© Allen Institute for Brain ScienceA 3D rendering showing the expression a single gene across the human brain, revealing areas with higher (red) and lower (blue) expression.
The genetic differences between normal and abnormal human brains may be determined one day from a "brain atlas" scientists are refining.
The scientists have compiled high-resolution maps of genetic activity in the adult human brain based on the complete brains of two men as well as a hemisphere from a third man's brain, all of the tissue healthy when the men died. The researchers are making their data freely accessible online to aid in studies of normal and abnormal human brain function.
"By themselves these data do not hold all of the answers for understanding
how the brain works or what are the genetic underpinnings of disease," researcher Ed Lein, a neuroscientist at the Allen Institute for Brain Science in Seattle, told LiveScience.
"However, we hope they serve as a catalyst in human brain research for understanding the brain's complex chemistry and cellular makeup, what goes awry in disease, and how best to design and test treatments for disease."
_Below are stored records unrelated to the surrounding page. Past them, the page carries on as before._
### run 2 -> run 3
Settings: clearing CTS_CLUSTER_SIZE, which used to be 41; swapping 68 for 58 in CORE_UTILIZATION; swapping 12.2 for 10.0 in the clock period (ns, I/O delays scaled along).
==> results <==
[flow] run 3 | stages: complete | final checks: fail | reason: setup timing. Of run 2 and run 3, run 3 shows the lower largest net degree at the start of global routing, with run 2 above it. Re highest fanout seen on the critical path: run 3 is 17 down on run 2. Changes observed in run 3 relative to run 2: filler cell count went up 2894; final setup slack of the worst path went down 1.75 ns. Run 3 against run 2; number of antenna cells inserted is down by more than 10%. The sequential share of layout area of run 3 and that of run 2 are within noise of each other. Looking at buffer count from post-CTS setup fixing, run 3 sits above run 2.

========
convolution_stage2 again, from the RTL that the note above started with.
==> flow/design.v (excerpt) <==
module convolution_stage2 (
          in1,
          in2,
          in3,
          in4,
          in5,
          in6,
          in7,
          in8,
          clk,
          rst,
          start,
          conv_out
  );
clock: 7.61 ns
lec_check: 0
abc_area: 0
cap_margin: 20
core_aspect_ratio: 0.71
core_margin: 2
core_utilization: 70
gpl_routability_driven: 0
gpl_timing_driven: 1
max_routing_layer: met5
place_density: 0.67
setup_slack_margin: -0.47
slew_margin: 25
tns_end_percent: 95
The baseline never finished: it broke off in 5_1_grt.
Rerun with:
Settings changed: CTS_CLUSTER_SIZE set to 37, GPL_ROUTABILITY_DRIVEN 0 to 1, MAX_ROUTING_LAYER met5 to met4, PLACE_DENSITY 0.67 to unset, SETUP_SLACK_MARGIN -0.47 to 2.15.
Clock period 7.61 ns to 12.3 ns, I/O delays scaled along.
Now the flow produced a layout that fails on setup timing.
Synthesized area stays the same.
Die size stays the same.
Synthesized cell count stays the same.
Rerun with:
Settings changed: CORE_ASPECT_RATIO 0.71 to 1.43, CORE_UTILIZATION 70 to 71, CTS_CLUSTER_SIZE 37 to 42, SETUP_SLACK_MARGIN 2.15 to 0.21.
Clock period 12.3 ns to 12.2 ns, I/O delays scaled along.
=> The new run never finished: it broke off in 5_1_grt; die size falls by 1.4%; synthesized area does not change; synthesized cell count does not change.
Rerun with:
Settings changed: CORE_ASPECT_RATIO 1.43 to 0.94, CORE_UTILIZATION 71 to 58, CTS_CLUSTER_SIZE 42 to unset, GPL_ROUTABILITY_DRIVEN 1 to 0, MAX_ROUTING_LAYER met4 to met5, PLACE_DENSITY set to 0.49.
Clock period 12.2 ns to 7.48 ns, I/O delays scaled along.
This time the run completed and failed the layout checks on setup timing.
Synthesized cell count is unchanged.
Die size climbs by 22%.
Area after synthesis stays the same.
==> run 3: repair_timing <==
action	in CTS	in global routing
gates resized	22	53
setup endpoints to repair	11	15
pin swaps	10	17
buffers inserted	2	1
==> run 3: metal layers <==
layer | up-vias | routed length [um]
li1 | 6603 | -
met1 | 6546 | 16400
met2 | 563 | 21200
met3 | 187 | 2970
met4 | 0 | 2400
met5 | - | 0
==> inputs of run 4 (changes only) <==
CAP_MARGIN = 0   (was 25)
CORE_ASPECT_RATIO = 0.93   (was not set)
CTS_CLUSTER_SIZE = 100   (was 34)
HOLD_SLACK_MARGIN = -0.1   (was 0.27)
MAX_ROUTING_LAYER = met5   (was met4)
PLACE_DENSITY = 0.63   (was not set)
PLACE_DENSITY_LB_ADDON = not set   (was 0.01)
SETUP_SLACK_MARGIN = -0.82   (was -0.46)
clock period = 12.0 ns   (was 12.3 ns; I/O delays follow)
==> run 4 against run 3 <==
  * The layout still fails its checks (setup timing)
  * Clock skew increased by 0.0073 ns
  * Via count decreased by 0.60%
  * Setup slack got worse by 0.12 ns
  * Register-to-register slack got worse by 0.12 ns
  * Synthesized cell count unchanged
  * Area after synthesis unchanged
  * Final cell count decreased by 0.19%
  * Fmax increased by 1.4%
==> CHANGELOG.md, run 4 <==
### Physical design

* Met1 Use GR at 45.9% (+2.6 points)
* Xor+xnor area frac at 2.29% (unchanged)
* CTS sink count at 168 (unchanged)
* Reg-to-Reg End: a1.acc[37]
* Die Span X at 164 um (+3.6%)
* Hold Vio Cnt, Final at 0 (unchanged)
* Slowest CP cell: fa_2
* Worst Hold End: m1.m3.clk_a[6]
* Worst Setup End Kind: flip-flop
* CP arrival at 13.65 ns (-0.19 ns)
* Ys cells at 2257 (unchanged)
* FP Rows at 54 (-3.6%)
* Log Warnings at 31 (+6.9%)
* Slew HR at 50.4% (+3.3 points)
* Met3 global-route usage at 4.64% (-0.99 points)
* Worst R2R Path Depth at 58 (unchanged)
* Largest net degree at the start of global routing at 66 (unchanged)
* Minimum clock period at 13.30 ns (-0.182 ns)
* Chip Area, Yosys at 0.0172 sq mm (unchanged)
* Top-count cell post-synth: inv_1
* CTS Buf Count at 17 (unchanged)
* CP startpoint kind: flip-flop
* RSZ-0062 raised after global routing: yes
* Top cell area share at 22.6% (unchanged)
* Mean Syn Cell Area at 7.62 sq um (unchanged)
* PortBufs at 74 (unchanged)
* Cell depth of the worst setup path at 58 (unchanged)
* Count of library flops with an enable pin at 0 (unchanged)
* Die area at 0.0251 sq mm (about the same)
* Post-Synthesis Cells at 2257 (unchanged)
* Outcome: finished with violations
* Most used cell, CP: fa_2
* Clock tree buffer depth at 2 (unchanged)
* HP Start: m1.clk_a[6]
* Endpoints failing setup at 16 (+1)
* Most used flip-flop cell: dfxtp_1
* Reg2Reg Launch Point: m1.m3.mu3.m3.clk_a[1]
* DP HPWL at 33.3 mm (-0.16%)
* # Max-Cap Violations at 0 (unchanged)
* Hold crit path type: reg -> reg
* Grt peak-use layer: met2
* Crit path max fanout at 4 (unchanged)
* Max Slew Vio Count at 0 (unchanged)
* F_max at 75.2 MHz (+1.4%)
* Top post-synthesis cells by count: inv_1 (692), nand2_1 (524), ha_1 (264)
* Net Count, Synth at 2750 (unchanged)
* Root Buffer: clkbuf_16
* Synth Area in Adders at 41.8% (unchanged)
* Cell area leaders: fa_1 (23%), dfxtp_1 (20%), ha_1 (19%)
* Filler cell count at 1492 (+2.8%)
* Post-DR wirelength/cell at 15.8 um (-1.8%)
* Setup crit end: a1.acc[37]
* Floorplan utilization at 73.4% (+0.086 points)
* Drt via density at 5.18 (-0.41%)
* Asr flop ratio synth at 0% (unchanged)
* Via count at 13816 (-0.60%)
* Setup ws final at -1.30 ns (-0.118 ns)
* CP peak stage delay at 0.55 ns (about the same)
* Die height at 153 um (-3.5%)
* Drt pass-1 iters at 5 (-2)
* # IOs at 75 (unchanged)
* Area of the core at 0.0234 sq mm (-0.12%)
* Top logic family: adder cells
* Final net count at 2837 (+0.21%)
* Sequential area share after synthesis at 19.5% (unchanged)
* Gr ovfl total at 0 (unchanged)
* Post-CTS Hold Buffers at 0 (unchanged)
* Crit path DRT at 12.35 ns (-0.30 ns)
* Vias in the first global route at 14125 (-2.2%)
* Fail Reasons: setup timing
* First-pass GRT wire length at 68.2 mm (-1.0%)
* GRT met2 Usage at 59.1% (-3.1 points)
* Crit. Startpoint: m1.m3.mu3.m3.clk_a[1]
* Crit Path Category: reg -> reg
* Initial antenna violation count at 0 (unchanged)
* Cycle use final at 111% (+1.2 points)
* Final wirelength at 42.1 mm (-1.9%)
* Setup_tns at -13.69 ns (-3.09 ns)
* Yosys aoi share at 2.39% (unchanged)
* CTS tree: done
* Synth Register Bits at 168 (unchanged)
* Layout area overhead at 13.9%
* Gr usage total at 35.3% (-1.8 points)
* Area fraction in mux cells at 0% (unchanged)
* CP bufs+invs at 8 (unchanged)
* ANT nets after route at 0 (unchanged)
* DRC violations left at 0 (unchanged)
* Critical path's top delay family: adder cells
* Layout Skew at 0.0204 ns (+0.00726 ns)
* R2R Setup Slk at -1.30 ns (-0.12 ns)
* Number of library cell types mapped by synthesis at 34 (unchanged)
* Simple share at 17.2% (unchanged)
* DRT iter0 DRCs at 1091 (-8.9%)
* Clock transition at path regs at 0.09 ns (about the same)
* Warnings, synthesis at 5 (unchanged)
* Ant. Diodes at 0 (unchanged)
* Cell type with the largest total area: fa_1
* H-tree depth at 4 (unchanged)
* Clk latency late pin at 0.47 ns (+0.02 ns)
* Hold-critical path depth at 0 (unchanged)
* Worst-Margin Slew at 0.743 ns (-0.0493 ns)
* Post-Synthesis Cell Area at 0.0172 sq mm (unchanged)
## top
module top(
    input rst, clk,
    input [11:0] ar, ai, br, bi,
    output [23:0] Pi, Pr
);
    wire PP1_CE, PP2_CE, a_sel, b_sel, add, PI_CE, PR_CE;
    control_unit uut1(
        .clk(clk),
        .rst(rst),
        .a_sel(a_sel),
        .b_sel(b_sel),
        .PP1_CE(PP1_CE),
        .PP2_CE(PP2_CE),
        .add(add),
        .PR_CE(PR_CE),
        .PI_CE(PI_CE)
    );
    datapath uut2(
        .clk(clk),
        .rst(rst),
        .a_sel(a_sel),
        .b_sel(b_sel),
        .PP1_CE(PP1_CE),
        .PP2_CE(PP2_CE),
        .add(add),
        .PR_CE(PR_CE),
        .PI_CE(PI_CE),
        .ar(ar),
        .ai(ai),
        .br(br),
        .bi(bi),
        .Pr(Pr),
        .Pi(Pi)
    );
endmodule
For scale: ~1600 cells after synthesis, ~100 flip-flops, roughly 11000 um^2 of cells after synthesis.
Settings: LEC_CHECK=0, ABC_AREA=1, CAP_MARGIN=20, CELL_PAD_IN_SITES_DETAIL_PLACEMENT=2, CELL_PAD_IN_SITES_GLOBAL_PLACEMENT=3, CORE_MARGIN=4, CORE_UTILIZATION=54, CTS_CLUSTER_DIAMETER=303, CTS_CLUSTER_SIZE=81, GPL_TIMING_DRIVEN=0, HOLD_SLACK_MARGIN=0.19, MIN_ROUTING_LAYER=met1, PLACE_DENSITY=0.76, SETUP_SLACK_MARGIN=0.52, SLEW_MARGIN=25; clock period 5.16 ns.
run.sh (not shown) runs the stock make flow with config.mk's settings and CLKGATE_MAP_FILE=.
The starting point did not get past global placement without I/O on GPL-0301.
==> next run, changes <==
ABC_AREA = unset   (was 1)
CELL_PAD_IN_SITES_DETAIL_PLACEMENT = unset   (was 2)
CELL_PAD_IN_SITES_GLOBAL_PLACEMENT = unset   (was 3)
CORE_MARGIN = 5   (was 4)
CORE_UTILIZATION = 40   (was 54)
CTS_CLUSTER_DIAMETER = unset   (was 303)
CTS_CLUSTER_SIZE = unset   (was 81)
GPL_TIMING_DRIVEN = unset   (was 0)
HOLD_SLACK_MARGIN = unset   (was 0.19)
MAX_ROUTING_LAYER = met4   (was unset)
MIN_ROUTING_LAYER = unset   (was met1)
PLACE_DENSITY = unset   (was 0.76)
SETUP_SLACK_MARGIN = unset   (was 0.52)
SLEW_MARGIN = 20   (was 25)
clock period = 7.0 ns   (was 5.16 ns; I/O delays follow)
After rerunning: The changed run produced a clean layout; synthesized cell count decreases by 23%; area after synthesis drops by 6.1%; die area rises by 28%.
==> next run, changes <==
CORE_MARGIN = 4   (was 5)
MAX_ROUTING_LAYER = unset   (was met4)
clock period = 9.76 ns   (was 7.0 ns; I/O delays follow)
=>
- The new run ran to the end with no violations
- non-clock buffer count shrinks by 41
- die size is lower by 2.3%
- worst setup slack gets better by 1.6 ns
- count of clock-buffer cells in the layout is lower by 1
- first-iteration DRC count goes up by 19%
- hold slack gets worse by 0.0056 ns
- routed wire length stays flat
- cell count goes down by 2.4%
- via count came out lower by 1.3%
- design area goes down by 2.1%
==> next run, changes <==
CORE_MARGIN = 2   (was 4)
CORE_UTILIZATION = 63   (was 40)
CTS_CLUSTER_DIAMETER = 270   (was unset)
CTS_CLUSTER_SIZE = 98   (was unset)
clock period = 7.0 ns   (was 9.76 ns; I/O delays follow)
Die area went down by well over a third.
Area after synthesis is unchanged.
Global-route usage went up by 13 points.

========
== v58 ==
The RTL this note starts from:
==> flow/design.v <==
module control_unit(
    input clk, rst,
    output reg a_sel, b_sel, PP1_CE, PP2_CE, add, PR_CE, PI_CE
);
    parameter S1 = 3'b001,
              S2 = 3'b010,
              S3 = 3'b011,
              S4 = 3'b100,
              S5 = 3'b101;
    reg [2:0] state, next;
    always @(posedge clk or posedge rst) begin
        if (rst)
            state <= S1;
        else
            state <= next;
    end
    always @(*) begin
        next = S1;
        PP1_CE = 0;
        PP2_CE = 0;
        add = 0;
        PR_CE = 0;
        PI_CE = 0;
        a_sel = 0;
        b_sel = 0;
        case (state) 
            S1: begin
					if(!rst)
                next = S2;
                PP1_CE = 1;
            end
            S2: begin
                next = S3;
                a_sel = 1;
                b_sel = 1;					 
                PP2_CE = 1;
            end
            S3: begin
                next = S4;
                b_sel = 1;
                PP1_CE = 1;					
                add = 1;
                PR_CE = 1;
            end
            S4: begin
                next = S5;
                a_sel = 1;
                PP2_CE = 1;
            end
            S5: begin
                next = S1;
                PI_CE = 1;
            end
        endcase
    end
endmodule
module datapath(
    input clk, rst,
    input a_sel, b_sel, PP1_CE, PP2_CE, add, PR_CE, PI_CE,
    input [11:0] ar, ai, br, bi,
    output reg [23:0] Pr, Pi
);
    wire [11:0] a_mux, b_mux;
    reg [23:0] PP1, PP2, PPs;
    wire [23:0] pro;
    assign a_mux = a_sel ? ai : ar;
    assign b_mux = b_sel ? bi : br;
    assign pro = a_mux * b_mux;  
    always @(posedge clk or posedge rst) begin
        if (rst) begin
            PP1 <= 0;
            PP2 <= 0;
        end else begin
            if (PP1_CE) 
                PP1 <= pro;
            if (PP2_CE) 
                PP2 <= pro;
        end
    end
    always @(*) begin
        if (!add)
            PPs = PP1 + PP2;
        else
            PPs = PP1 - PP2;
    end
    always @(posedge clk or posedge rst) begin
        if (rst) begin
            Pr <= 0;
            Pi <= 0;
        end else begin
            if (PR_CE) 
                Pr <= PPs;
            if (PI_CE) 
                Pi <= PPs;
        end
    end
endmodule
module top(
    input rst, clk,
    input [11:0] ar, ai, br, bi,
    output [23:0] Pi, Pr
);
    wire PP1_CE, PP2_CE, a_sel, b_sel, add, PI_CE, PR_CE;
    control_unit uut1(
        .clk(clk),
        .rst(rst),
        .a_sel(a_sel),
        .b_sel(b_sel),
        .PP1_CE(PP1_CE),
        .PP2_CE(PP2_CE),
        .add(add),
        .PR_CE(PR_CE),
        .PI_CE(PI_CE)
    );
    datapath uut2(
        .clk(clk),
        .rst(rst),
        .a_sel(a_sel),
        .b_sel(b_sel),
        .PP1_CE(PP1_CE),
        .PP2_CE(PP2_CE),
        .add(add),
        .PR_CE(PR_CE),
        .PI_CE(PI_CE),
        .ar(ar),
        .ai(ai),
        .br(br),
        .bi(bi),
        .Pr(Pr),
        .Pi(Pi)
    );
endmodule
Settings: LEC_CHECK=0, ABC_AREA=1, CAP_MARGIN=40, CELL_PAD_IN_SITES_DETAIL_PLACEMENT=2, CELL_PAD_IN_SITES_GLOBAL_PLACEMENT=0, CORE_MARGIN=2, CORE_UTILIZATION=17, GPL_ROUTABILITY_DRIVEN=0, GPL_TIMING_DRIVEN=0, MAX_ROUTING_LAYER=met4, PLACE_DENSITY_LB_ADDON=0.05, SLEW_MARGIN=20, TNS_END_PERCENT=55; clock period 5.28 ns.
Every stage of v58 finished as expected; the final checks, on the other hand, flagged setup timing, which means the layout fails.
Here is what was changed in the inputs of v47 compared with v58.
- a change of CORE_UTILIZATION from 17 to 70
- an added HOLD_SLACK_MARGIN of 0.28
- an added CTS_CLUSTER_DIAMETER of 380
- a change of GPL_TIMING_DRIVEN from 0 to 1
- a change of CELL_PAD_IN_SITES_GLOBAL_PLACEMENT from 0 to 2
- a change of CORE_MARGIN from 2 to 6
- an added SETUP_SLACK_MARGIN of 1.26
- a change of GPL_ROUTABILITY_DRIVEN from 0 to 1
Notes after the runs:
- v47 terminated abnormally: global placement without I/O (3_1_place_gp_skip_io) reported FLW-0024.
- Initial core utilization on v47 is up relative to v58.
- Comparing v58 and v47, row count is lower on v47.
- Reported for v58 and v47, post-synth tally of flip-flops with integrated enable turned out identical to the last digit.
Modified inputs, v1 compared to v47
- CORE_UTILIZATION: 70 -> 17
- GPL_ROUTABILITY_DRIVEN: 1 -> 0
- GPL_TIMING_DRIVEN: 1 -> 0
[summary]
As far as average cell area after synthesis goes, v47 and v1 are indistinguishable; the numbers are identical.
There was hardly any difference in adder and majority cell fraction of the synthesized area between v1 and v47.
Floorplan die height is lower on v47
Count of flip-flops with a built-in enable after synthesis across v1 and v47: no real change.
Cell row count: v1 vs v47 up 48
Reported for v1 and v47, simple-gate share of the synthesized area turned out identical to the last digit.
Nothing crashed in v1 and all stages finished; the problem is that the final layout failed, the offending checks being setup timing.
Higher core area among v1 and v47: v1
Per the comparison of v1 with v47, width of the die increased by about 90% relative to the old numbers, chip area increased by 53,000 um2 relative to the old numbers, synthesized net count closely matched the old numbers.
Tally of unique sky130hd cells used after synthesis: v47 vs v1 identical
What v2 does differently from v1 at the input level:
- CTS_CLUSTER_DIAMETER removed (was 380)
- CAP_MARGIN changed from 40 to 20
- MAX_ROUTING_LAYER removed (was met4)
- CORE_MARGIN changed from 6 to 2
- SETUP_SLACK_MARGIN removed (was 1.26)
- CELL_PAD_IN_SITES_GLOBAL_PLACEMENT changed from 2 to 0
- HOLD_SLACK_MARGIN removed (was 0.28)
- GPL_ROUTABILITY_DRIVEN removed (was 0)
Results
From the logs: v2 reached the end of the flow and failed the layout checks with setup timing.
Between v1 and v2, the difference in total number of vias is negligible.
Lower starting density of the core was reported by v2, not v1.
Required time reported for the critical path endpoint ended up 50 ps higher on v2 than on v1.
Going from v1 to v2, the wire length was found to have gone down by 1200 um.
v1 → v2: hold violation total from the final report comparable; total met2 wirelength after detailed routing saw a decrease.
Identifying where and when genes are active or expressed within the brain is a titanic endeavor. In fact, ever since
the human genome was completely sequenced nearly a decade ago, researchers have strived to identify what exactly each gene might do, with great interest focused on any genes related to the brain.
The main challenge when it comes to
understanding the human brain is the fact that it is the most powerful computer known. It consists of approximately 100 billion neurons with roughly 1 quadrillion (1 million billion) connections wiring these cells together, and each connection or synapse typically fires about 10 times per second.